### EXERCISE DIRECTIONS
Exactly the lines from the opening of the records through the line containing "boundary bundle: execute-stage" should be copied, with both included.

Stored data
[src/rtl/ex_mem_latch_if.sv]
// +----------------------------------------------------------------------------+
// | Module   : ex_mem_latch_if                                                 |
// | Purpose  : EX->MEM boundary bundle: execute-stage fields, pipeline         |
// |            controls, MEM-side registered fields and exception handshake.   |
// | Revision : 1.0                                                             |
// +----------------------------------------------------------------------------+
`default_nettype none

interface ex_mem_latch_if #(
  parameter int DATA_W = 32,
  parameter int REG_AW = 5
);
  logic              ex_valid;
  logic [DATA_W-1:0] ex_result;
  logic              ex_overflow;
  logic              ex_set;
  logic              ex_is_set_op;
  logic              ex_ovf_trap_en;
  logic [REG_AW-1:0] ex_rd;
  logic              ex_reg_write;
  logic              ex_mem_read;
  logic              ex_mem_write;
  logic [DATA_W-1:0] ex_store_data;
  logic [DATA_W-1:0] ex_pc;
  logic              stall;
  logic              flush;
  logic              exc_ack;

  logic              mem_valid;
  logic [DATA_W-1:0] mem_result;
  logic [REG_AW-1:0] mem_rd;
  logic              mem_reg_write;
  logic              mem_mem_read;
  logic              mem_mem_write;
  logic [DATA_W-1:0] mem_store_data;
  logic              exc_valid;
  logic [DATA_W-1:0] exc_pc;
  logic              ex_stall_req;

  // Execute stage / hazard control side.
  modport master (
    output ex_valid, ex_result, ex_overflow, ex_set, ex_is_set_op,
           ex_ovf_trap_en, ex_rd, ex_reg_write, ex_mem_read, ex_mem_write,
           ex_store_data, ex_pc, stall, flush, exc_ack,
    input  mem_valid, mem_result, mem_rd, mem_reg_write, mem_mem_read,
           mem_mem_write, mem_store_data, exc_valid, exc_pc, ex_stall_req
  );

  // The pipeline register itself.
  modport slave (
    input  ex_valid, ex_result, ex_overflow, ex_set, ex_is_set_op,
           ex_ovf_trap_en, ex_rd, ex_reg_write, ex_mem_read, ex_mem_write,
           ex_store_data, ex_pc, stall, flush, exc_ack,
    output mem_valid, mem_result, mem_rd, mem_reg_write, mem_mem_read,
           mem_mem_write, mem_store_data, exc_valid, exc_pc, ex_stall_req
  );
endinterface

`default_nettype wire

[src/rtl/ex_mem_latch.sv]
// +----------------------------------------------------------------------------+
// | Module   : ex_mem_latch                                                    |
// | Purpose  : EX/MEM pipeline register with SLT substitution, precise signed  |
// |            overflow trap (held until acknowledged), stall and flush.       |
// | Revision : 1.0                                                             |
// +----------------------------------------------------------------------------+
`default_nettype none

module ex_mem_latch #(
  parameter int DATA_W = 32,
  parameter int REG_AW = 5
) (
  input  wire logic     clk,
  input  wire logic     reset,
  ex_mem_latch_if.slave bus
);

  localparam logic [0:0] c_st_idle = 1'b0;
  localparam logic [0:0] c_st_pend = 1'b1;

  logic [0:0]        r_state;
  logic [0:0]        w_state_nxt;

  logic              w_exc_valid;
  logic              w_load;
  logic              w_bubble;
  logic              w_trap;
  logic [DATA_W-1:0] w_result;

  logic              r_valid;
  logic [DATA_W-1:0] r_result;
  logic [REG_AW-1:0] r_rd;
  logic              r_reg_write;
  logic              r_mem_read;
  logic              r_mem_write;
  logic [DATA_W-1:0] r_store_data;
  logic [DATA_W-1:0] r_exc_pc;

  // State register: the pending-exception flag lives here.
  always_ff @(posedge clk or posedge reset) begin
    if (reset) begin
      r_state <= c_st_idle;
    end else begin
      r_state <= w_state_nxt;
    end
  end

  // Ack is honoured in PEND even on a flush edge; flush alone never clears it.
  always_comb begin
    w_state_nxt = r_state;
    case (r_state)
      c_st_idle: if (w_load && w_trap) w_state_nxt = c_st_pend;
      c_st_pend: if (bus.exc_ack)      w_state_nxt = c_st_idle;
      default:                         w_state_nxt = c_st_idle;
    endcase
  end

  always_comb begin
    w_exc_valid = (r_state == c_st_pend);
    w_bubble    = bus.flush | w_exc_valid;
    w_load      = ~bus.flush & ~w_exc_valid & ~bus.stall;
    w_trap      = bus.ex_valid & bus.ex_ovf_trap_en & bus.ex_overflow & ~w_exc_valid;
    w_result    = bus.ex_is_set_op ? {{(DATA_W-1){1'b0}}, bus.ex_set} : bus.ex_result;
  end

  // Bubbles clear valid and side effects only; data fields keep their value.
  always_ff @(posedge clk or posedge reset) begin
    if (reset) begin
      r_valid      <= 1'b0;
      r_result     <= '0;
      r_rd         <= '0;
      r_reg_write  <= 1'b0;
      r_mem_read   <= 1'b0;
      r_mem_write  <= 1'b0;
      r_store_data <= '0;
      r_exc_pc     <= '0;
    end else if (w_bubble) begin
      r_valid      <= 1'b0;
      r_reg_write  <= 1'b0;
      r_mem_read   <= 1'b0;
      r_mem_write  <= 1'b0;
    end else if (w_load) begin
      r_valid      <= bus.ex_valid;
      r_result     <= w_result;
      r_rd         <= bus.ex_rd;
      r_reg_write  <= bus.ex_valid & bus.ex_reg_write & ~w_trap;
      r_mem_read   <= bus.ex_valid & bus.ex_mem_read  & ~w_trap;
      r_mem_write  <= bus.ex_valid & bus.ex_mem_write & ~w_trap;
      r_store_data <= bus.ex_store_data;
      if (w_trap) begin
        r_exc_pc   <= bus.ex_pc;
      end
    end
  end

  assign bus.mem_valid      = r_valid;
  assign bus.mem_result     = r_result;
  assign bus.mem_rd         = r_rd;
  assign bus.mem_reg_write  = r_reg_write;
  assign bus.mem_mem_read   = r_mem_read;
  assign bus.mem_mem_write  = r_mem_write;
  assign bus.mem_store_data = r_store_data;
  assign bus.exc_valid      = w_exc_valid;
  assign bus.exc_pc         = r_exc_pc;
  assign bus.ex_stall_req   = w_exc_valid;

endmodule

`default_nettype wire

[src/flat_wrapper.sv]
// flat-port wrapper written by rule: the top's interface ports become plain ports
module ex_mem_latch_flat 
#(
  parameter int DATA_W = 32,
  parameter int REG_AW = 5
)
  (clk, reset, bus_ex_valid, bus_ex_result, bus_ex_overflow, bus_ex_set, bus_ex_is_set_op, bus_ex_ovf_trap_en, bus_ex_rd, bus_ex_reg_write, bus_ex_mem_read, bus_ex_mem_write, bus_ex_store_data, bus_ex_pc, bus_stall, bus_flush, bus_exc_ack, bus_mem_valid, bus_mem_result, bus_mem_rd, bus_mem_reg_write, bus_mem_mem_read, bus_mem_mem_write, bus_mem_store_data, bus_exc_valid, bus_exc_pc, bus_ex_stall_req);
  ex_mem_latch_if #(.DATA_W(DATA_W), .REG_AW(REG_AW)) bus_i ();
  input  wire logic clk;
  input  wire logic reset;
  input wire logic [$bits(bus_i.ex_valid)-1:0] bus_ex_valid;
  input wire logic [$bits(bus_i.ex_result)-1:0] bus_ex_result;
  input wire logic [$bits(bus_i.ex_overflow)-1:0] bus_ex_overflow;
  input wire logic [$bits(bus_i.ex_set)-1:0] bus_ex_set;
  input wire logic [$bits(bus_i.ex_is_set_op)-1:0] bus_ex_is_set_op;
  input wire logic [$bits(bus_i.ex_ovf_trap_en)-1:0] bus_ex_ovf_trap_en;
  input wire logic [$bits(bus_i.ex_rd)-1:0] bus_ex_rd;
  input wire logic [$bits(bus_i.ex_reg_write)-1:0] bus_ex_reg_write;
  input wire logic [$bits(bus_i.ex_mem_read)-1:0] bus_ex_mem_read;
  input wire logic [$bits(bus_i.ex_mem_write)-1:0] bus_ex_mem_write;
  input wire logic [$bits(bus_i.ex_store_data)-1:0] bus_ex_store_data;
  input wire logic [$bits(bus_i.ex_pc)-1:0] bus_ex_pc;
  input wire logic [$bits(bus_i.stall)-1:0] bus_stall;
  input wire logic [$bits(bus_i.flush)-1:0] bus_flush;
  input wire logic [$bits(bus_i.exc_ack)-1:0] bus_exc_ack;
  output wire logic [$bits(bus_i.mem_valid)-1:0] bus_mem_valid;
  output wire logic [$bits(bus_i.mem_result)-1:0] bus_mem_result;
  output wire logic [$bits(bus_i.mem_rd)-1:0] bus_mem_rd;
  output wire logic [$bits(bus_i.mem_reg_write)-1:0] bus_mem_reg_write;
  output wire logic [$bits(bus_i.mem_mem_read)-1:0] bus_mem_mem_read;
  output wire logic [$bits(bus_i.mem_mem_write)-1:0] bus_mem_mem_write;
  output wire logic [$bits(bus_i.mem_store_data)-1:0] bus_mem_store_data;
  output wire logic [$bits(bus_i.exc_valid)-1:0] bus_exc_valid;
  output wire logic [$bits(bus_i.exc_pc)-1:0] bus_exc_pc;
  output wire logic [$bits(bus_i.ex_stall_req)-1:0] bus_ex_stall_req;
  assign bus_i.ex_valid = bus_ex_valid;
  assign bus_i.ex_result = bus_ex_result;
  assign bus_i.ex_overflow = bus_ex_overflow;
  assign bus_i.ex_set = bus_ex_set;
  assign bus_i.ex_is_set_op = bus_ex_is_set_op;
  assign bus_i.ex_ovf_trap_en = bus_ex_ovf_trap_en;
  assign bus_i.ex_rd = bus_ex_rd;
  assign bus_i.ex_reg_write = bus_ex_reg_write;
  assign bus_i.ex_mem_read = bus_ex_mem_read;
  assign bus_i.ex_mem_write = bus_ex_mem_write;
  assign bus_i.ex_store_data = bus_ex_store_data;
  assign bus_i.ex_pc = bus_ex_pc;
  assign bus_i.stall = bus_stall;
  assign bus_i.flush = bus_flush;
  assign bus_i.exc_ack = bus_exc_ack;
  assign bus_mem_valid = bus_i.mem_valid;
  assign bus_mem_result = bus_i.mem_result;
  assign bus_mem_rd = bus_i.mem_rd;
  assign bus_mem_reg_write = bus_i.mem_reg_write;
  assign bus_mem_mem_read = bus_i.mem_mem_read;
  assign bus_mem_mem_write = bus_i.mem_mem_write;
  assign bus_mem_store_data = bus_i.mem_store_data;
  assign bus_exc_valid = bus_i.exc_valid;
  assign bus_exc_pc = bus_i.exc_pc;
  assign bus_ex_stall_req = bus_i.ex_stall_req;
  ex_mem_latch #(.DATA_W(DATA_W), .REG_AW(REG_AW)) u_core (.clk(clk), .reset(reset), .bus(bus_i));
endmodule
[config.mk]
export PLATFORM = sky130hd
export DESIGN_NAME = ex_mem_latch_flat
export DESIGN_NICKNAME = d
export VERILOG_FILES = /design/src/rtl/ex_mem_latch_if.sv /design/src/rtl/ex_mem_latch.sv /design/src/flat_wrapper.sv
export SDC_FILE = /design/constraint.sdc
export NUM_CORES = 1
export LEC_CHECK = 0
export BUFFER_PORTS_ARGS = -buffer_cell sky130_fd_sc_hd__clkbuf_2
export CORE_ASPECT_RATIO = 0.75
export CORE_MARGIN = 2
export CORE_UTILIZATION = 30
export DETAILED_ROUTE_END_ITERATION = 10
export SLEW_MARGIN = 20
export SYNTH_ARGS = -nofsm -noshare
export SYNTH_HDL_FRONTEND = slang
export SYNTH_SLANG_ARGS = --single-unit
[constraint.sdc]
create_clock -name clk -period 7.6 [get_ports clk]
set_input_delay 0.76 -clock clk [delete_from_list [all_inputs] [get_ports clk]]
set_output_delay 0.76 -clock clk [all_outputs]
set_load 0.05 [all_outputs]
==> summary.md <==
| Metric | Value |
|---|---|
| Setup slack after layout | `5519 ps` |
| Clock sink count | `106` |
| Routed wire length | `10570 µm` |
| Synth-to-Final Area Change | `37.63%` |
| Number of port buffers | `220` |
| Die Span Y | `105.4 µm` |
| Final period util | `0.2738` |
| Post-synth EDFFs | `0` |
| Register area | `2653 µm²` |
| Slew Limit Fails | `0` |
| Leading cell types in the layout, fill and taps excluded | `220 x clkbuf_2, 175 x nand2_1, 106 x dfrtp_1` |
| Multiplexer area fraction after synthesis | `0.09249` |
| Top_reg_cell synth | `dfrtp_1` |
| Post-synth top area share | `0.6450` |
| Via count of the first global-routing pass | `3531` |
| Worst path max stage delay | `790 ps` |
| Commonest non-fill, non-tap cell in the layout | `clkbuf_2` |
| CTS tree | `done` |
| Shortest period the worst path allows | `2081 ps` |
| First-pass GRT wire length | `17700 µm` |
| Synth Cell Area | `4113 µm²` |
| Syn nets | `495` |
| Total GRT Usage | `0.1494` |
| Core area | `13560 µm²` |
| Critical Path Source Type | `primary input` |
| Asr flop ratio synth | `1.000` |
| Largest net degree at the start of global routing | `79` |
| Worst endpoint required time | `7810 ps` |
| Final Skew | `7.823 ps` |
| # rows | `37` |
| Flop-to-flop setup slack | `5600 ps` |
| Layout cell share with drive strength beyond 1 | `0.4097` |
| Worst-margin pin slew | `734.6 ps` |
| Status | `finished, final reports clean` |
| IO Pins | `221` |
| Via/cell ratio | `4.400` |
| Max H-tree Level | `3` |
| Placed Cells | `757` |
| Fmax | `480.5 MHz` |
| Fillers | `1334` |
| Synthesized area per cell | `10.79 µm²` |
| Post-DP HPWL | `7707 µm` |
| Final setup TNS | `0 ps` |
| Multi-input gate area | `1370 µm²` |
| Hold Crit Class | `primary input to asynchronous set/reset pin` |
| Top post-synthesis cells by area | `dfrtp_1 64%, nand2_1 16%, mux2_1 7.9%` |
| Post-CTS sizing | `0` |
| P_leak | `3.219 nW` |
| Root Driver | `clkbuf_16` |
| Die W | `139.2 µm` |
| GRT met2 Usage | `0.2329` |
| Initial DRT Pass Iterations | `4` |
| Crit path DAT | `2290 ps` |
| GRT overflow | `0` |
| PD cells | `305.2 nW/µm²` |
| Largest family of logic cells by synthesized area | `simple AND/OR/NAND/NOR gates` |
| Synth Instances | `381` |
| Sequential cell area fraction in the yosys report | `0.6450` |
| Unique masters post-synth | `18` |
| Buffer count from post-CTS setup fixing | `0` |
| Relative max-transition margin | `0.5103` |
| Final-report hold violation count | `0` |
| Placer's final routability congestion estimate | `0.7840` |
| Initial antenna violation count | `0` |
| Grt peak-use layer | `met2` |
| CP cell instances | `clkbuf_2 > or3_2 > buf_4 > nand2_1 > o21ai_0` |
| N_diodes | `0` |
| Post-detailed-route count of antenna-violating nets | `0` |
| Final Power | `1.728 mW` |
| Synth Area in Simple Gates | `0.2285` |
| Wire per inst | `13.67 µm` |
| CP Class | `primary input to flip-flop` |
| DRC Markers | `0` |
| Yosys reg bits | `106` |
| Critical path peak fanout | `40` |
| Worst-Skew Late Latency | `340 ps` |
| Clock Tree Buf Depth | `2` |
| Nets | `707` |
| Crit. End Element | `flip-flop` |
| Yosys warning total | `0` |
| Synth Area in Compound Gates | `0.009735` |
| Clock-pin slew on the worst setup and hold paths | `70 ps` |
| RSZ-0062 raised after global routing | `false` |
| Crit path max-delay cell type | `or3_2` |
| Max-cap violations | `0` |
| Adder-cell share of the synthesized area | `0` |
| Initial Utilization | `0.3032` |
| Grt met1 use | `0.1950` |
| Initial DRC count | `145` |
| Final std cells w/o fill | `773` |
| Post-Place Setup Slack | `4773 ps` |
| Vias | `3401` |
| # setup viols final | `0` |
| Cell accounting for the most synthesized area | `dfrtp_1` |
| Global routing usage on met3 | `0.05134` |
| Total CTS buffers | `9` |
| Die ar. | `14670 µm²` |
| Max VDD drop | `0.0001474 V` |
| # hold bufs at CTS | `0` |
| Synth Area in XOR/XNOR | `0` |
-- final cells by class --
type	count	area share
multi-input combinational	251	0.2420
inverter	2	0.001768
sequential	106	0.4686
tap	175	0.03868
timing repair buffer	223	0.1992
clock inverter	5	0.006852
clock buffer	11	0.04288
-- critical path, delay by kind of cell --
kind	cells	cell delay [ps]
simple gates	2	900
buf+inv	2	540
compound gates	1	70
-- registers in the layout, indices dropped and copies added, names as in the netlist --
name,flops
u_core.bus.ex_stall_req,1
u_core.bus.exc_pc,32
u_core.bus.mem_mem_read,1
u_core.bus.mem_mem_write,1
u_core.bus.mem_rd,5
u_core.bus.mem_reg_write,1
u_core.bus.mem_result,32
u_core.bus.mem_store_data,32
u_core.bus.mem_valid,1
-- path summary, 6_finish.rpt --
kind | cells past startpoint | from | endpoint
max in group asynchronous | 3 | reset | u_core.bus.mem_store_data[25]$_DFFE_PP0P_
hold / removal | 2 | reset | u_core.bus.mem_rd[0]$_DFFE_PP0P_
setup / recovery | 5 | bus_stall | u_core.bus.mem_result[0]$_DFFE_PP0P_
hold reg to reg | 2 | u_core.bus.mem_result[9]$_DFFE_PP0P_ | u_core.bus.mem_result[9]$_DFFE_PP0P_
setup reg to reg | 4 | u_core.bus.ex_stall_req$_DFF_PP0_ | u_core.bus.mem_result[0]$_DFFE_PP0P_
min in group clk | 2 | u_core.bus.mem_result[9]$_DFFE_PP0P_ | u_core.bus.mem_result[9]$_DFFE_PP0P_
-- through the flow --
stage | hold slack, ps | cell area [µm²] | utilization
floorplan | 740.0 | 4113 | -
global placement | 450.6 | 5366 | 0.3956
detailed placement | 459.2 | 5366 | 0.3956
CTS | 381.8 | 5648 | 0.4164
global route | 394.2 | 5660 | 0.4173
finish | 385.3 | 5660 | 0.4173
-- power by group --
group | switching (mW) | internal [mW] | total [mW] | leakage (nW)
Sequential | 0.0507 | 0.657 | 0.708 | 1.34
Combinational | 0.452 | 0.128 | 0.580 | 1.74
Clock | 0.206 | 0.233 | 0.440 | 0.136
-- cell families after synthesis --
logic type	after synthesis
and+or+nand+nor	212
DFF	106
muxes	34
buffers and inverters	24
AOI/OAI and AO/OA	5
-- synthesized netlist by cell type (2+ instances only) --
| library cell | n |
|---|---|
| mux2i_1 | 2 |
| mux2_1 | 29 |
| inv_1 | 2 |
| dfrtp_1 | 106 |
| mux2_2 | 3 |
| nand2_1 | 175 |
| nand3b_1 | 31 |
| clkbuf_1 | 16 |
| a32o_1 | 3 |
| buf_2 | 5 |
| o21ai_0 | 2 |
-- layer usage --
| metal | part of all wire | routed length, µm |
|---|---|---|
| met1 | 0.45 | 4783 |
| met2 | 0.45 | 4750 |
| met3 | 0.079 | 839 |
| met4 | 0.018 | 195 |
| met5 | 0 | 0 |
Note: power is estimated with default switching activity, not from simulation.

### SOLUTION TO THE PROBLEM
[src/rtl/ex_mem_latch_if.sv]
// +----------------------------------------------------------------------------+
// | Module   : ex_mem_latch_if                                                 |
// | Purpose  : EX->MEM boundary bundle: execute-stage fields, pipeline         |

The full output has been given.